Let’s consider the quintessential MO theory example for organic chemistry: 1,3-butadiene. Below, we see the 4 possible molecular pi orbitals in order of increasing energy. The first orbital allows one electron to travel the length of the top of the molecule continuously while the bottom allows the other electron to travel the length of the bottom of the molecule continuously. The second orbital confines the electrons to smaller spaces. Now, electrons are not classical objects and occasionally, they can jump across a node through a process known quantum hopping, but they stay in the orbital of the same color. In general, confining electrons in smaller spaces increases their bonding energy and destabilizes a molecule. The proper kind of conjugation in a ring creates a system where the lowest energy electrons can travel entirely around the molecule.

The right two diagrams depict what are called nonbonding orbitals. On either end of the third diagram we have nonbonding orbitals which offer no molecular stabilization. The last diagram consists of only nonbonding orbitals. Every orbital in this diagram is out of phase with its neighbor and we call this situation antibonding. This offers no molecular stabilization at all. Even populating the third orbital results in molecular destabilization since this molecular orbital sets at a higher energy than any of the atomic orbitals that gave rise to it.

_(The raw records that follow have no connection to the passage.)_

[src/hdl/twi_pkg.sv]
// Shared constants for the two-wire master and general-call port
package twi_pkg;
	localparam int unsigned CLK_HZ = 100_000_000;
	localparam logic [3:0] MODE_MASTER = 4'h8;
	localparam logic [3:0] MODE_SLAVE7 = 4'h6;
	localparam logic [3:0] MODE_SLAVE10 = 4'h7;
	localparam logic [3:0] MODE_SLAVE7_SP = 4'he;
	localparam logic [3:0] MODE_SLAVE10_SP = 4'hf;
	localparam logic [7:0] GENERAL_CALL_ADDR = 8'h00;
	localparam logic [7:0] TEN_BIT_PREFIX = 8'hf0;
	localparam logic [7:0] TEN_BIT_MASK = 8'hf9;
	localparam int unsigned RELOAD_W = 7;
	localparam int unsigned CON2_LOCK_BITS = 5;
	localparam logic [RELOAD_W-1:0] BAUD_RESET = 7'h00;
	localparam logic [1:0] PHASE_RESET = 2'h0;
	localparam logic [3:0] BIT_COUNT_BYTE = 4'h8;
	localparam logic [3:0] BIT_COUNT_ACK = 4'h9;
endpackage : twi_pkg

[src/hdl/baud_gen.sv]
// Reloadable down counter that steps on two phases of a four-phase cycle
`timescale 1ns/1ns
module baud_gen #(
	parameter int unsigned W = twi_pkg::RELOAD_W
) (
	input wire logic clock,
	input wire logic rst_b,
	input wire logic load,
	input wire logic halt,
	input wire logic [W-1:0] reload,
	output logic timeout,
	output logic running
);
	logic [W-1:0] baud_counter;
	logic [1:0] phase;

	// Four-phase instruction cycle; steps on phase_two and phase_four only
	always_ff @(posedge clock or negedge rst_b) begin
		if (!rst_b) begin
			phase <= twi_pkg::PHASE_RESET;
		end else begin
			phase <= phase + 2'h1;
		end
	end

	// Count down to zero then park until reloaded
	always_ff @(posedge clock or negedge rst_b) begin
		if (!rst_b) begin
			baud_counter <= twi_pkg::BAUD_RESET;
			running <= 1'b0;
		end else if (load) begin
			baud_counter <= reload;
			running <= 1'b1;
		end else if (halt) begin
			running <= 1'b0;
		end else if (running && phase[0]) begin
			if (baud_counter == '0) begin
				running <= 1'b0;
			end else begin
				baud_counter <= baud_counter - {{(W-1){1'b0}}, 1'b1};
			end
		end
	end

	// One-cycle pulse when the count expires; period (reload+1) half-cycles
	assign timeout = running && phase[0] && (baud_counter == '0);
endmodule : baud_gen

[src/hdl/twi_port.sv]
// Two-wire port: master Start, byte transmit with acknowledge, general call
`timescale 1ns/1ns
module twi_port (
	input wire logic clock,
	input wire logic rst_b,
	input wire logic port_enable_bit,
	input wire logic [3:0] port_mode_select,
	input wire logic general_call_enable,
	input wire logic [7:0] address_baud_reg,
	input wire logic con2_wr,
	input wire logic [4:0] con2_wdata,
	input wire logic buf_wr,
	input wire logic [7:0] buf_wdata,
	input wire logic buf_rd,
	input wire logic irq_clr,
	input wire logic wr_collision_clr,
	input wire logic bcol_clr,
	input wire logic scl_in,
	input wire logic sda_in,
	output logic scl_out,
	output logic scl_oe,
	output logic sda_out,
	output logic sda_oe,
	output logic [4:0] second_control_reg,
	output logic [7:0] serial_xfer_buffer,
	output logic buffer_full_flag,
	output logic serial_irq_flag,
	output logic write_collision_flag,
	output logic bus_collision_flag,
	output logic ack_status_flag,
	output logic update_addr_flag,
	output logic start_seen,
	output logic stop_seen
);
	typedef enum logic [3:0] {
		M_IDLE, M_START_WAIT, M_START_HOLD, M_BIT_LOW, M_BIT_HIGH, M_ACK_LOW, M_ACK_HIGH,
		M_HOLD
	} mstate_e;

	mstate_e mstate;
	logic [7:0] serial_shift_reg;
	logic [3:0] mbits;
	logic sda_drv_low;
	logic scl_drv_low;
	logic master_mode;
	logic start_cond_enable;
	logic baud_load;
	logic baud_halt;
	logic baud_timeout;
	logic baud_running;
	logic ev_start;
	logic ev_byte;
	logic ev_bcol;
	logic scl_q;
	logic sda_q;
	logic s_start;
	logic s_stop;
	logic s_rise;
	logic s_fall;
	logic [7:0] s_shift;
	logic [3:0] s_bits;
	logic s_active;
	logic gc_hit;
	logic ev_gc_buf;
	logic ev_gc_irq;
	logic gc_pending;

	// Decodes whether a byte is the reserved broadcast address
	function automatic logic is_general_call(input logic [7:0] b);
		return b == twi_pkg::GENERAL_CALL_ADDR;
	endfunction : is_general_call

	function automatic logic is_ten_bit_mode(input logic [3:0] m);
		return m == twi_pkg::MODE_SLAVE10 || m == twi_pkg::MODE_SLAVE10_SP;
	endfunction : is_ten_bit_mode

	assign master_mode = port_enable_bit && port_mode_select == twi_pkg::MODE_MASTER;
	assign start_cond_enable = second_control_reg[0];

	// Open-drain pins: only ever pull low, otherwise release
	assign scl_out = 1'b0;
	assign sda_out = 1'b0;
	assign scl_oe = scl_drv_low;
	assign sda_oe = sda_drv_low;

	// Previous line levels for bus edge detection
	always_ff @(posedge clock or negedge rst_b) begin
		if (!rst_b) begin
			scl_q <= 1'b1;
			sda_q <= 1'b1;
		end else begin
			scl_q <= scl_in;
			sda_q <= sda_in;
		end
	end

	assign s_start = scl_in && scl_q && sda_q && !sda_in;
	assign s_stop = scl_in && scl_q && !sda_q && sda_in;
	assign s_rise = scl_in && !scl_q;
	assign s_fall = !scl_in && scl_q;

	baud_gen #(
		.W(twi_pkg::RELOAD_W)
	) baud_gen_inst (
		.clock(clock),
		.rst_b(rst_b),
		.load(baud_load),
		.halt(baud_halt),
		.reload(address_baud_reg[twi_pkg::RELOAD_W-1:0]),
		.timeout(baud_timeout),
		.running(baud_running)
	);

	// Counter load: Start with idle lines, buffer write, end of each low or data-high phase, or clock held low
	always_comb begin
		baud_load = 1'b0;
		baud_halt = 1'b0;
		case (mstate)
			M_IDLE: baud_load = master_mode && start_cond_enable && scl_in && sda_in;
			M_START_WAIT: baud_load = baud_timeout && scl_in && sda_in;
			M_START_HOLD: baud_halt = baud_timeout;
			M_HOLD: baud_load = buf_wr && !buffer_full_flag;
			M_BIT_LOW, M_ACK_LOW: baud_load = baud_timeout;
			M_BIT_HIGH, M_ACK_HIGH: baud_load = !scl_q || (mstate == M_BIT_HIGH && baud_timeout);
			default: baud_load = 1'b0;
		endcase
	end

	// Master sequencer: Start, then eight bits plus acknowledge per byte
	always_ff @(posedge clock or negedge rst_b) begin
		if (!rst_b) begin
			mstate <= M_IDLE;
			scl_drv_low <= 1'b0;
			sda_drv_low <= 1'b0;
			mbits <= 4'h0;
			serial_shift_reg <= 8'h00;
			ack_status_flag <= 1'b0;
		end else if (!master_mode) begin
			mstate <= M_IDLE;
			scl_drv_low <= 1'b0;
			sda_drv_low <= 1'b0;
		end else begin
			case (mstate)
				M_IDLE: begin
					if (start_cond_enable) begin
						mstate <= (scl_in && sda_in) ? M_START_WAIT : M_IDLE;
					end
				end
				M_START_WAIT: begin
					if (!scl_in || !sda_in) begin
						mstate <= M_IDLE;
					end else if (baud_timeout) begin
						sda_drv_low <= 1'b1;
						mstate <= M_START_HOLD;
					end
				end
				M_START_HOLD: begin
					if (baud_timeout) begin
						mstate <= M_HOLD;
					end
				end
				M_HOLD: begin
					// Clock released after a Start, parked low after each byte's ack; waits for a byte
					if (buf_wr && !buffer_full_flag) begin
						serial_shift_reg <= buf_wdata;
						scl_drv_low <= 1'b1;
						mbits <= 4'h0;
						mstate <= M_BIT_LOW;
					end
				end
				M_BIT_LOW: begin
					sda_drv_low <= !serial_shift_reg[7];
					if (baud_timeout) begin
						scl_drv_low <= 1'b0;
						mstate <= M_BIT_HIGH;
					end
				end
				M_BIT_HIGH: begin
					if (baud_timeout) begin
						scl_drv_low <= 1'b1;
						serial_shift_reg <= {serial_shift_reg[6:0], 1'b0};
						mbits <= mbits + 4'h1;
						mstate <= (mbits + 4'h1 == twi_pkg::BIT_COUNT_BYTE) ? M_ACK_LOW : M_BIT_LOW;
					end
				end
				M_ACK_LOW: begin
					sda_drv_low <= 1'b0; // Release data for the slave
					if (baud_timeout) begin
						scl_drv_low <= 1'b0;
						mstate <= M_ACK_HIGH;
					end
				end
				M_ACK_HIGH: begin
					if (baud_timeout) begin
						ack_status_flag <= sda_in;
						scl_drv_low <= 1'b1;
						mstate <= M_HOLD;
					end
				end
				default: mstate <= M_IDLE;
			endcase
		end
	end

	assign ev_start = mstate == M_START_HOLD && baud_timeout;
	assign ev_byte = mstate == M_ACK_HIGH && baud_timeout;
	assign ev_bcol = master_mode && ((mstate == M_IDLE && start_cond_enable && !(scl_in && sda_in))
		|| (mstate == M_START_WAIT && (!scl_in || !sda_in)));

	// Control bits; locked while a Start is running, start enable self-clears
	always_ff @(posedge clock or negedge rst_b) begin
		if (!rst_b) begin
			second_control_reg <= 5'h00;
		end else if (ev_start || ev_bcol) begin
			second_control_reg[0] <= 1'b0;
		end else if (con2_wr && !start_cond_enable && mstate != M_START_HOLD) begin
			second_control_reg <= con2_wdata[twi_pkg::CON2_LOCK_BITS-1:0];
		end
	end

	// Bus state seen on the lines; cleared on reset and while disabled
	always_ff @(posedge clock or negedge rst_b) begin
		if (!rst_b) begin
			start_seen <= 1'b0;
			stop_seen <= 1'b0;
		end else if (!port_enable_bit) begin
			start_seen <= 1'b0;
			stop_seen <= 1'b0;
		end else if (s_start) begin
			start_seen <= 1'b1;
			stop_seen <= 1'b0;
		end else if (s_stop) begin
			stop_seen <= 1'b1;
			start_seen <= 1'b0;
		end
	end

	// Slave receiver: shifts on rising clock, compares at eighth bit
	always_ff @(posedge clock or negedge rst_b) begin
		if (!rst_b) begin
			s_shift <= 8'h00;
			s_bits <= 4'h0;
			s_active <= 1'b0;
			gc_pending <= 1'b0;
		end else if (!port_enable_bit || master_mode || s_start || s_stop) begin
			s_bits <= 4'h0;
			s_active <= s_start && port_enable_bit && !master_mode;
			gc_pending <= 1'b0;
		end else if (s_active) begin
			if (s_rise && s_bits < twi_pkg::BIT_COUNT_BYTE) begin
				s_shift <= {s_shift[6:0], sda_in};
				s_bits <= s_bits + 4'h1;
			end else if (s_fall && s_bits == twi_pkg::BIT_COUNT_BYTE) begin
				gc_pending <= gc_hit;
				s_bits <= twi_pkg::BIT_COUNT_ACK;
			end else if (s_fall && s_bits == twi_pkg::BIT_COUNT_ACK) begin
				gc_pending <= 1'b0;
				s_active <= 1'b0; // Data phase of a broadcast is left to software
			end
		end
	end

	// Broadcast match needs the enable; there is no own-address match
	assign gc_hit = general_call_enable && is_general_call(s_shift);
	assign ev_gc_buf = s_active && s_fall && s_bits == twi_pkg::BIT_COUNT_BYTE && gc_hit
		&& !buffer_full_flag;
	assign ev_gc_irq = s_active && s_fall && s_bits == twi_pkg::BIT_COUNT_ACK && gc_pending;

	// Ten-bit mode: broadcast never raises the update-address flag
	always_ff @(posedge clock or negedge rst_b) begin
		if (!rst_b) begin
			update_addr_flag <= 1'b0;
		end else if (s_active && s_fall && s_bits == twi_pkg::BIT_COUNT_BYTE
			&& is_ten_bit_mode(port_mode_select) && !gc_hit
			&& (s_shift & twi_pkg::TEN_BIT_MASK) == twi_pkg::TEN_BIT_PREFIX) begin
			update_addr_flag <= 1'b1;
		end else if (!port_enable_bit || ev_gc_buf) begin
			update_addr_flag <= 1'b0;
		end
	end

	// Transfer buffer and full flag; writes rejected while busy set collision
	always_ff @(posedge clock or negedge rst_b) begin
		if (!rst_b) begin
			serial_xfer_buffer <= 8'h00;
			buffer_full_flag <= 1'b0;
		end else if (ev_gc_buf) begin
			serial_xfer_buffer <= s_shift;
			buffer_full_flag <= 1'b1;
		end else if (buf_wr && master_mode && mstate == M_HOLD && !buffer_full_flag) begin
			serial_xfer_buffer <= buf_wdata;
			buffer_full_flag <= 1'b1;
		end else if (mstate == M_BIT_HIGH && baud_timeout && mbits == 4'h7) begin
			buffer_full_flag <= 1'b0; // Cleared once all eight bits leave
		end else if (buf_rd) begin
			buffer_full_flag <= 1'b0;
		end
	end

	// Write collision is sticky; set wins over software clear
	always_ff @(posedge clock or negedge rst_b) begin
		if (!rst_b) begin
			write_collision_flag <= 1'b0;
		end else if (buf_wr && master_mode && mstate != M_HOLD) begin
			write_collision_flag <= 1'b1;
		end else if (wr_collision_clr) begin
			write_collision_flag <= 1'b0;
		end
	end

	// Bus collision flag, sticky until software clears it
	always_ff @(posedge clock or negedge rst_b) begin
		if (!rst_b) begin
			bus_collision_flag <= 1'b0;
		end else if (ev_bcol) begin
			bus_collision_flag <= 1'b1;
		end else if (bcol_clr) begin
			bus_collision_flag <= 1'b0;
		end
	end

	// Port event flag: Start, byte done, broadcast received; set beats clear
	always_ff @(posedge clock or negedge rst_b) begin
		if (!rst_b) begin
			serial_irq_flag <= 1'b0;
		end else if (ev_start || ev_byte || ev_gc_irq) begin
			serial_irq_flag <= 1'b1;
		end else if (irq_clr) begin
			serial_irq_flag <= 1'b0;
		end
	end
endmodule : twi_port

Let’s immediately lay out some of the framework for aromatic stabilization. Aromaticity only applies to cyclic compounds that have conjugated double bonds (alternating single and double bonds).

Huckel’s rule asks us to count the pi electrons in a given ring system. If that number is divisible by four then the system is likely antiaromatic. If that number has remainder 2 when divided by four then our system is likely aromatic. Consider the following two examples:

If we look at cyclobutadiene, we count 4 pi electrons. According to Huckel’s rule, this should be antiaromatic and this compound, indeed, is! We count 6 pi electrons in benzene and thus benzene should be aromatic and is!

Both antiaromaticity and aromaticity require that rings be planar. If the rings bend out of plane then the molecular orbitals can no long overlap. We can examine cyclooctatetra-1,3,5,7-ene

Consider two reactions:

iodocyclopentane forms a carbocation

The second reaction looks particularly favorable because we form a secondary carbocation with resonance stabilization. The only issue here is that this reaction DOES NOT HAPPEN. We are in a position to explain this now. The first reaction happens readily, but the second is not observed. When Iodine leaves, I have vacant $pi$ orbitals that are conjugated to my double bonds. Cyclopentanes are planar and I now have 4 $pi$ electrons. This carbocation would be ANTIAROMATIC.

One useful shorthand method for determining aromaticity is a method called a frost circle. To construct a frost circle, you first verify your cyclic structure is fully conjugated, then you draw it with a vertex facing where a negative y-axis might run through your circle. Below, I have created 4 frost circles for the following compounds, cyclobutadiene, pyrrhole, benzene, and azepine.

All are fully conjugated systems (on paper, at least!). The green line represents the energy gained by aromatic stability. If orbitals at or above the line are populated then the molecule is destabilized instead of stabilized (it is antiaromatic). Now, we count up the free $\pi$ electrons in each system: 4, 6, 6, 8. Then we start filling orbitals from the lowest energy to the highest. Remember Hund’s rule- if two orbitals are of the same energy, we place 1 electron in each orbital before filling either of them. We also place electrons in orbitals with the same spin in two half-filled orbital. If we examine the diagrams below, we then see that cyclobutadiene is antiaromatic, pyrhhole is aromatic, benzene is aromatic, and azepine is antiaromatic. These are largely correct and reasonable conclusions. I do want to point out that once cyclic systems have 7 or more carbons they have added flexibility that may result in them being nonaromatic. This is exactly what we see in azepine. 8 or more carbon rings will always bend out of plane to avoid antiaromaticity, but 7 carbon rings are a case-by-case basis. Saying this azepine is antiaromatic based on a frost circle is a good first guess though!